I will say I have one thing that really bothers me…
It’s ppl that think,oh,you have it easy,you work from home….
I want to scream & yell,BIPOLAR,CHRONIC SEVERE PAIN DISORDER,numerous other MEDICAL ISSUES …EASY? THATS A 24/7 JOB w NO BREAKS OR HOLIDAYS, EASY huh?
Plus trying TO DO household CHORES CARE FOR my BELOVED cat, KEEP ALL MED APPTS/ PRESCRIPTIONS
STRAIGHT,PAY BILLS,DO BANKING, NO CAR……..yup……DrWHO.
Sorry.
Ppl like that need a reality / IQ check…..
Irks me …triggered me.
So….TEACH…WELL…
Others…as my Dr said,you can try & try ….WASTING ENERGY THAT COULD be turned into SOMETHING PRODUCTIVE………Done…..Beddies Hr.
Peace.
Natasha,
I totally agree with what you say and have believed it for some time. I’ve e-published a book about my experiences with schizophrenia. The problem is that I’ve only sold 54 copies so far.
More productive has been trying to be more open to people I see every day in person. When people who have known me for a while learn that I have had problems with a brain disease it does change minds and educate people.
Hi Natasha,
Thanks for another great topic for discussion.
I “get” it although I’ve been at it a little longer than you, like 5 decades worth.
Many people don’t “get” it because they can’t visualize it. They see broken legs and arms, rashes, limps, lumps, bruises, blood and bandages etc. So they “get” it.

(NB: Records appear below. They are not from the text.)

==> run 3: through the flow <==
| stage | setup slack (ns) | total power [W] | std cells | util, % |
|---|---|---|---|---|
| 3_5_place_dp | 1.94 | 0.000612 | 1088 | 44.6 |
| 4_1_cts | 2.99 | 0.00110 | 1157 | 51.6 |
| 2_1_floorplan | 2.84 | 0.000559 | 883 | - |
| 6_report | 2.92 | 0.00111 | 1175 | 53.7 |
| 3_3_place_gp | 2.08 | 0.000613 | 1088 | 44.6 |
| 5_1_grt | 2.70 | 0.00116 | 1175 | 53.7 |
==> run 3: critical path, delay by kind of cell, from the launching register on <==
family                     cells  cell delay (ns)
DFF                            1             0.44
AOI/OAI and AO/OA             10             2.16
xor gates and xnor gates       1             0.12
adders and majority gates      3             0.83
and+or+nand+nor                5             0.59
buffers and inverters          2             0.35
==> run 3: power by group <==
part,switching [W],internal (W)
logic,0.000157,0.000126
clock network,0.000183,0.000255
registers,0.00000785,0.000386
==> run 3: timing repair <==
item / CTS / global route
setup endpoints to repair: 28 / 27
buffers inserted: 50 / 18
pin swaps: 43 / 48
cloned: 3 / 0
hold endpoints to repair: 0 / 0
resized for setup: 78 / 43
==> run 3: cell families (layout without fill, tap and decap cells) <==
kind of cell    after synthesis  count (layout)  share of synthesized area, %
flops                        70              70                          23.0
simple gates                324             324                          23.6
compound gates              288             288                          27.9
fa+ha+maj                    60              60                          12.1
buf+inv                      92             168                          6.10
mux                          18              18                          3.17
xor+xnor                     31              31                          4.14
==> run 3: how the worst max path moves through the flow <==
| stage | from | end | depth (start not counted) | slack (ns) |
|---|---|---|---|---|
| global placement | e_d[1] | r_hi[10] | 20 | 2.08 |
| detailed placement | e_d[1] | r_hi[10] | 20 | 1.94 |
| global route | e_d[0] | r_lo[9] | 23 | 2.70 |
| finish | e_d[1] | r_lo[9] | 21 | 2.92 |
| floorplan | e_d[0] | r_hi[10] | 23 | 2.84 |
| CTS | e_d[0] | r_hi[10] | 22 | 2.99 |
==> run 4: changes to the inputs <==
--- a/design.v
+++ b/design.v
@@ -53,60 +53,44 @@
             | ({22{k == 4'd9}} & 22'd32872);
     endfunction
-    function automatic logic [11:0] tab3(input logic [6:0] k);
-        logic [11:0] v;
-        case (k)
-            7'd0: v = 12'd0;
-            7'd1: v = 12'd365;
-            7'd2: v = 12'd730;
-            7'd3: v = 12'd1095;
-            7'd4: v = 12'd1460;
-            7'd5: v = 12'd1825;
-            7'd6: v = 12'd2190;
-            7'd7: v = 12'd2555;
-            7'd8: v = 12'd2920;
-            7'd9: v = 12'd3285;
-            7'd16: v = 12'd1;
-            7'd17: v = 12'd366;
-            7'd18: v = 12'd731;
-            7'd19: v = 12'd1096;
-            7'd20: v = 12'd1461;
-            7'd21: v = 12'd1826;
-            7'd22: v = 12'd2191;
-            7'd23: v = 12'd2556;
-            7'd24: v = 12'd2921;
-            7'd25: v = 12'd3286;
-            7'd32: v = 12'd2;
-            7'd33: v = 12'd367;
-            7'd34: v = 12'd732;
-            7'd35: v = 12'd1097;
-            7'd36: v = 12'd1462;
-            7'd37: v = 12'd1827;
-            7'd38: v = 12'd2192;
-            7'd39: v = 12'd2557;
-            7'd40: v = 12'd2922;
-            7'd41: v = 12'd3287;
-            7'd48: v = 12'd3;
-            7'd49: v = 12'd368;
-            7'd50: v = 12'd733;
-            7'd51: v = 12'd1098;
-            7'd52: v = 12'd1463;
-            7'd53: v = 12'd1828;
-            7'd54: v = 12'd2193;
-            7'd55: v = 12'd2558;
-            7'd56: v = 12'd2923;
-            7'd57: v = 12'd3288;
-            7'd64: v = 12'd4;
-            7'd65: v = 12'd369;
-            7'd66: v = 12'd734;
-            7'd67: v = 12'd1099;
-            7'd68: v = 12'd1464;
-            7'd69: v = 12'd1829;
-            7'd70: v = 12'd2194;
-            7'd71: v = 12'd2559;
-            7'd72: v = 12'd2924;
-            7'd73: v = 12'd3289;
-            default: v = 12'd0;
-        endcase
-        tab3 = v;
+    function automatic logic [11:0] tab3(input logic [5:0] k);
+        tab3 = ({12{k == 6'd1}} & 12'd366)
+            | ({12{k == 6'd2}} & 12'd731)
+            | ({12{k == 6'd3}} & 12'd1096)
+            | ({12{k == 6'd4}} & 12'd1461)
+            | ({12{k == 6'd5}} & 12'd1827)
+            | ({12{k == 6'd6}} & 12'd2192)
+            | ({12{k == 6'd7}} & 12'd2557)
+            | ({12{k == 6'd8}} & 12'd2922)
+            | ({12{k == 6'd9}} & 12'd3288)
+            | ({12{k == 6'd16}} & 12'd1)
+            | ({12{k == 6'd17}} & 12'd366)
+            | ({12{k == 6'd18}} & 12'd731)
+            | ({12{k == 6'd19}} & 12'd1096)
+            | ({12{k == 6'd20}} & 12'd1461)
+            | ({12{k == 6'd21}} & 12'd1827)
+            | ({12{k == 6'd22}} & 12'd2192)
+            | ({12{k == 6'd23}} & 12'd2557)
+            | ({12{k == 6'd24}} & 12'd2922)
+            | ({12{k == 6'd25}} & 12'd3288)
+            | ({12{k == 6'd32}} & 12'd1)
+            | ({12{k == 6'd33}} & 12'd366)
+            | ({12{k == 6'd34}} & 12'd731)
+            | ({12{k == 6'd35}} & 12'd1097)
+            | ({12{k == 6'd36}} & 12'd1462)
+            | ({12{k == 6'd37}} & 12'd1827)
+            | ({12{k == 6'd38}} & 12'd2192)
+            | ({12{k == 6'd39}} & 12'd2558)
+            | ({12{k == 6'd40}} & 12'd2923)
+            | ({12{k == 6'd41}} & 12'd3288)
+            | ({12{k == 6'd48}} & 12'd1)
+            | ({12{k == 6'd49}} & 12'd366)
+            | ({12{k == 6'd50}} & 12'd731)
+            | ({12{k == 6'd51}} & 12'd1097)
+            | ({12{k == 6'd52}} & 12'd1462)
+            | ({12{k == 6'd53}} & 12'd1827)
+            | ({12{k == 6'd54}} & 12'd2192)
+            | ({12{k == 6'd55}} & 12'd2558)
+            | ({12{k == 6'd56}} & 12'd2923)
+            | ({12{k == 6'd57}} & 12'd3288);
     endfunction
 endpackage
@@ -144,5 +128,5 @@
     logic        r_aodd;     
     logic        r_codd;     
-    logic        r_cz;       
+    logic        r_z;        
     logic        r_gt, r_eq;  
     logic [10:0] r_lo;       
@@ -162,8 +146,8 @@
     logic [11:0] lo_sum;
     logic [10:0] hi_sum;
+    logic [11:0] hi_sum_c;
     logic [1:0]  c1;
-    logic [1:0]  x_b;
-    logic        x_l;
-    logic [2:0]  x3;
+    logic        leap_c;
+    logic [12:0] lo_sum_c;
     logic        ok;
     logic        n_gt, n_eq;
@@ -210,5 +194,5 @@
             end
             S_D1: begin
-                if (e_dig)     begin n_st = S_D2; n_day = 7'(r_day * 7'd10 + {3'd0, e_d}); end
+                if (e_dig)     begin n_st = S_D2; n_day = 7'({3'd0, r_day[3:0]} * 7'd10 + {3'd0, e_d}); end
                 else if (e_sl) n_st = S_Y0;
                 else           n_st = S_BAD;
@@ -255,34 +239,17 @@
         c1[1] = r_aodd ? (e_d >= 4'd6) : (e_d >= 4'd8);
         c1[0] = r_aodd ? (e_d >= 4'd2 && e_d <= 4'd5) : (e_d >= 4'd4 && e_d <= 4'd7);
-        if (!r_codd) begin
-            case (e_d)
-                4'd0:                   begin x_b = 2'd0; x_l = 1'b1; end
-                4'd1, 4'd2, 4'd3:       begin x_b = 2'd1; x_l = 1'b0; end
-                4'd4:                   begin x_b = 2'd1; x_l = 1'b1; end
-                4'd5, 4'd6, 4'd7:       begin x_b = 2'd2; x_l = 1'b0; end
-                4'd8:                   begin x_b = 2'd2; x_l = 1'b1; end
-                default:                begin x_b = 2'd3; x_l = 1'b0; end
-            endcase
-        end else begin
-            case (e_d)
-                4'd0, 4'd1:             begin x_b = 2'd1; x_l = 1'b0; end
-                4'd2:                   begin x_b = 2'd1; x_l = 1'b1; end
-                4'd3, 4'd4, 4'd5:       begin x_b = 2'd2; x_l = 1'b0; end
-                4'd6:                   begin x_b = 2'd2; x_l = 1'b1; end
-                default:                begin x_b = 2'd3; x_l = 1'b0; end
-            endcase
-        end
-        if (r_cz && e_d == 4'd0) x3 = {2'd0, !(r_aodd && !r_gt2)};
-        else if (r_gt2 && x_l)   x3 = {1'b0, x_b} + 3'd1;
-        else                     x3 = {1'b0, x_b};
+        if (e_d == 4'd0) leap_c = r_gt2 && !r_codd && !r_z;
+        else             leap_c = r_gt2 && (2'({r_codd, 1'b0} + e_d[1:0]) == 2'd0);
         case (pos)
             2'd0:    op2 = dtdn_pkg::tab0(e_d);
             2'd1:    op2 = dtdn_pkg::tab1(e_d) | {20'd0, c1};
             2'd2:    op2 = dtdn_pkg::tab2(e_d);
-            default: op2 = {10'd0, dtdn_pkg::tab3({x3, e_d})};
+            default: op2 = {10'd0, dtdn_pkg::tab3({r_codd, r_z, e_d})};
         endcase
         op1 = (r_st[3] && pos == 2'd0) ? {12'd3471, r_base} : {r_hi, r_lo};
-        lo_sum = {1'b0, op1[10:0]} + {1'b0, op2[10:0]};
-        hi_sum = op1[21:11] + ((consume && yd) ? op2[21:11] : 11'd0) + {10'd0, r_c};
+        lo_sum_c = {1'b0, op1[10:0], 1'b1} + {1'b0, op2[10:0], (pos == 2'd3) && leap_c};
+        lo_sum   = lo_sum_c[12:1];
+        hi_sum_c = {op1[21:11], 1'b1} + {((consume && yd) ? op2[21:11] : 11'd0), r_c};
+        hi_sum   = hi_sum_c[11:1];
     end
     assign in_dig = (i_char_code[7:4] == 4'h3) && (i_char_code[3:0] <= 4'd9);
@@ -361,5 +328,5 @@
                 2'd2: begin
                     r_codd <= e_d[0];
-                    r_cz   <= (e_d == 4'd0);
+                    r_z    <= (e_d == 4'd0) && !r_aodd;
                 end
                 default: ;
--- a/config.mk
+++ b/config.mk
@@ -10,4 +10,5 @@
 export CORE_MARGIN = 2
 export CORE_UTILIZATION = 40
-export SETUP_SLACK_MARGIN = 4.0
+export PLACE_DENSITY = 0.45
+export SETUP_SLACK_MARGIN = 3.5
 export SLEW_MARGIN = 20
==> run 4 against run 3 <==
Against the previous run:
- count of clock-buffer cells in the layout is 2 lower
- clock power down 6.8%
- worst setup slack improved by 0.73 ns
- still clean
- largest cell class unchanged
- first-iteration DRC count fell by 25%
Context: an optimization exercise on an open-source flow, tuned for small area, a short achievable clock period and few clock cycles. The choices shown serve that exercise and are no tape-out recipe. Function was checked by simulation only, so behaviour that the tests miss may differ from the original. No activity file was given, so power comes from the tool's default toggle rates.

## icache
module icache (
  input  logic         clk,
  input  logic         rst,
  input  logic         inst_read,
  input  logic [31:0]  inst_addr,
  output logic [31:0]  inst_rdata,
  output logic         inst_resp,
  output logic         pmem_read,
  output logic [31:0]  pmem_address,
  input  logic [63:0]  pmem_rdata,
  input  logic         pmem_resp,
  output logic [31:0]  hit_count,
  output logic [31:0]  miss_count
);
  logic [7:0]   valid_r;
  logic [23:0]  tag_r [8];
  logic         fill_r;
  logic [1:0]   cnt_r;        
  logic         cur_v_r;      
  logic [26:0]  cur_line_r;
  logic [7:0]   cur_oh_r;     
  logic [2:0]   pw_r;         
  logic [7:0]   pw_oh_r;      
  logic         miss_r;       
  logic [31:0]  hc_r;
  logic [31:0]  mc_r;
  logic [2:0]   idx_s;
  logic [23:0]  tag_s;
  logic [1:0]   beat_s;
  logic [7:0]   eq_s;
  logic         hit_s;
  logic         same_s;
  logic         wmatch_s;
  logic         wmove_s;
  logic         early_s;
  logic         avail_s;
  logic         start_s;
  logic         move_s;
  logic         resp_s;
  logic [255:0] line_s;
  logic [31:0]  word_s;
  assign idx_s  = inst_addr[7:5];
  assign tag_s  = inst_addr[31:8];
  assign beat_s = pw_r[2:1];
  always_comb begin
    for (int j = 0; j < 8; j++) begin
      eq_s[j] = valid_r[j] && (tag_r[j] == tag_s);
    end
    hit_s   = eq_s[idx_s];
    same_s   = cur_v_r && (inst_addr[31:5] == cur_line_r);
    wmatch_s = inst_addr[4:2] == pw_r;
  ...
clock: 5.5 ns
lec_check: 0
cap_margin: 20
core_margin: 2
core_utilization: 50
cts_cluster_diameter: 100
cts_cluster_size: 25
place_density: 0.65
setup_slack_margin: 1.25
slew_margin: 20
standard.sh (not shown) runs the stock make flow with config.mk's settings and CLKGATE_MAP_FILE= SYNTH_SCRIPT=/design/flow/synth_recipe.tcl, a recipe that flattens the netlist after the stock synthesis.
==> flow/flow/run.sh <==
#!/bin/bash
# The standard layout, with buf_4 cells as the port buffers instead of the
# delay cells that buffer_ports picks by default. Every tool's output goes to
# make.log (and ORFS's own per-step logs under orfs/logs).
set -euo pipefail
bash standard.sh "BUFFER_PORTS_ARGS=-buffer_cell sky130_fd_sc_hd__buf_4" finish > make.log 2>&1
Testbench counts at the start, summed over its fixed seeds: cycles 68,088.
Next try:
Settings changed: CORE_UTILIZATION 50 to 62, PLACE_DENSITY 0.65 to 0.72.
Power went down by 1.0%. Combinational power falls by 8.4%. Worst setup slack gets better by 0.042 ns. Die area fell by 19%. Synthesized cell count stays the same. Final cell count goes down by 6.9%.
Next try:
Settings changed: SETUP_SLACK_MARGIN 1.25 to 1.5.
Outcome: Die area does not change. Power rises slightly. Design area went up by a few percent. First-iteration DRC count is higher by roughly a tenth. Final cell count went up slightly. Wire length is higher by a little under a tenth.
Next try:
Settings changed: SETUP_SLACK_MARGIN 1.5 to 1.0.
Cell area drops by 4.2%.
Combinational power goes down by 19%.
Fmax shrinks by 6.6%.
Via count drops by 2.9%.
Next try:
Settings changed: CORE_UTILIZATION 62 to 50, PLACE_DENSITY 0.72 to 0.65, SETUP_SLACK_MARGIN 1.0 to 1.5.
Sequential share of layout area fell by 4.8 points. Cell area rose by about 7%. Maximum frequency rose by 4.3%. Area after synthesis is unchanged. Wire length rose by about 14%. Worst setup slack is better by 0.19 ns. Via count rose by about 3.7%. First-iteration DRC count rose by about 12%. Clock skew fell by 0.019 ns. Power rose by 2.9%.

---

## the previous run
icache, a different RTL version from the one above (not shown whole).
Size: roughly 5200 cells after synthesis, ~2400 flip-flops, about 230 I/O pins, ~89000 um^2 of cells after synthesis.
Settings: LEC_CHECK=0, CAP_MARGIN=20, CORE_MARGIN=2, CORE_UTILIZATION=50, PLACE_DENSITY=0.65, SETUP_SLACK_MARGIN=1.0, SLEW_MARGIN=20; clock period 5.5 ns.
Scripts as last shown in full above: flow/flow/run.sh
Having completed the whole flow, the previous run delivered a layout that passed the timing, design-rule and antenna checks.
Testbench counts of the previous run, summed over its fixed seeds: cycles 67,958.
Here is what was changed in the inputs of the current run compared with the previous run.
- an added CTS_CLUSTER_DIAMETER of 100
- an added CTS_CLUSTER_SIZE of 25
### Flow results
Worst stage delay on the critical path in the current run vs the previous run: up 0.05 ns
The current run vs the previous run: global-route track usage on met3 down
Relative contribution of combinational cells to total power (lower): the previous run
Between the current run and the previous run, the maximum frequency is lower for the previous run.
Clock insertion delay at the later pin of the skew report, the current run and the previous run: higher on the previous run
Of the current run and the previous run, the run reporting the lower cell area was the current run.
Worst slack on hold paths up 0.0089 ns in the current run wrt the previous run
Diff the current run and the previous run: routed wirelength normalized by instance count higher in the current run

re-timing with driven ports:
In the flow no input, the clock included, has a driving cell. The finished layouts below were timed again as built, in two steps.
Step 1 sets driving cells, clkbuf_16 on the clock port and buf_2 on the other inputs (assumed; they add their load-dependent delay and slew).
Step 2, shift: input delay + t, output delay - t, t = (earliest + latest rising clock arrival at the registers) / 2. This alone moves slack from input paths to output paths.
Slacks: ideal / step 1 / step 2; pairs: ideal / step 1.
run | t, ns | setup WS [ns] | worst hold slack (ns) | clock arrival spread, ns | worst register clock-pin slew, ns
the first run of note 1 | 0.859 | 1.193 / 1.102 / 1.170 | 0.470 / 0.470 / 0.470 | 0.049 / 0.049 | 0.11 / 0.11
the second run of note 1 | 0.837 | 1.235 / 1.147 / 1.268 | 0.477 / 0.477 / 0.477 | 0.038 / 0.037 | 0.10 / 0.10
the third run of note 1 | 0.839 | 1.326 / 1.240 / 1.179 | 0.477 / 0.477 / 0.477 | 0.037 / 0.037 | 0.10 / 0.10
the fourth run of note 1 | 0.848 | 1.032 / 0.949 / 1.130 | 0.484 / 0.484 / 0.484 | 0.051 / 0.050 | 0.11 / 0.11
the fifth run of note 1 | 0.866 | 1.218 / 1.132 / 1.116 | 0.469 / 0.469 / 0.469 | 0.048 / 0.048 | 0.10 / 0.10
the previous run | 0.935 | 0.923 / 0.830 / 0.958 | 0.466 / 0.466 / 0.466 | 0.083 / 0.082 | 0.07 / 0.07
the current run | 0.852 | 1.041 / 0.952 / 0.973 | 0.475 / 0.475 / 0.475 | 0.082 / 0.081 | 0.11 / 0.11
After both steps setup and hold are still met in every run listed. The setup slack of the third run of note 1, which loses most, moves by -0.086 ns with the drivers and by -0.147 ns with both steps.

And contrary to your thoughts they can visualize any number of the many neurological illnesses such as Parkinson’s, Multiple-Sclerosis, Tourette syndrome, epilepsy etc.
Mood disorders take considerable time, patience and careful observations before one can first visualize and understand the nature of mental health illness.
It takes people like you and others to come out (when ready) to share their stories, experiences and knowledge in order to help others. That is those who are seeking help and understanding for themselves or others to also “get” it.
I’ll remind you there was a time when you were a corporate employee that you were very, very careful not to divulge your mental challenges. I would also add in my personal opinion that if one were game fully employed to refrain from sharing one’s mental health information simply because stigma and ignorance surrounds mental health issues even in the highest of places. Then again, I doubt in my lifetime if these issues will, if ever, be overcome.
I am similarly reminded of the stigma and bigotry of Anti-Semitism. That’s only be around for several thousand years and once again raising its ugly head. So much for years of attempting to educate but the point is those of us who do know have to continue speaking out and sharing our experiences and knowledge.
Once again, thanks for your outstanding efforts and your ability to effectively convey your helpful thoughts in writing.
Sincerely,
Herb
http://www.vnstherapy-herb.blogspot.com
http://www.vnstherapy.wordpress.com
I think I was a bit manic when I quit smoking 28 months ago by using ecigs, and have frequented the massive ecig forum since then.
I woke up one morning, told my story there in minute detail and posted my picture with it. I really didn’t want to go back there and didn’t for a week. I knew I would be bombarded with BP and all the rest of what we all hear.
Out of over 300 posts and over 6000 views they closed the thread. Not one single person said anything negative to me and to say I was shocked is an understatement. Not one person
What did they say? “Thank God you posted, would you mind if I pm you.” “My sister has bipolar, I’m printing this out for her. ” “I’m on Seroquel and I still can’t sleep.” “You have been really strong.” “Thanks for sharing this raw, honest story of your life.” “I’ll pray for you.” “I think I get it now.”
Can you imagine thousands of ex-smokers being that nice and understanding? I still get emotional thinking about that.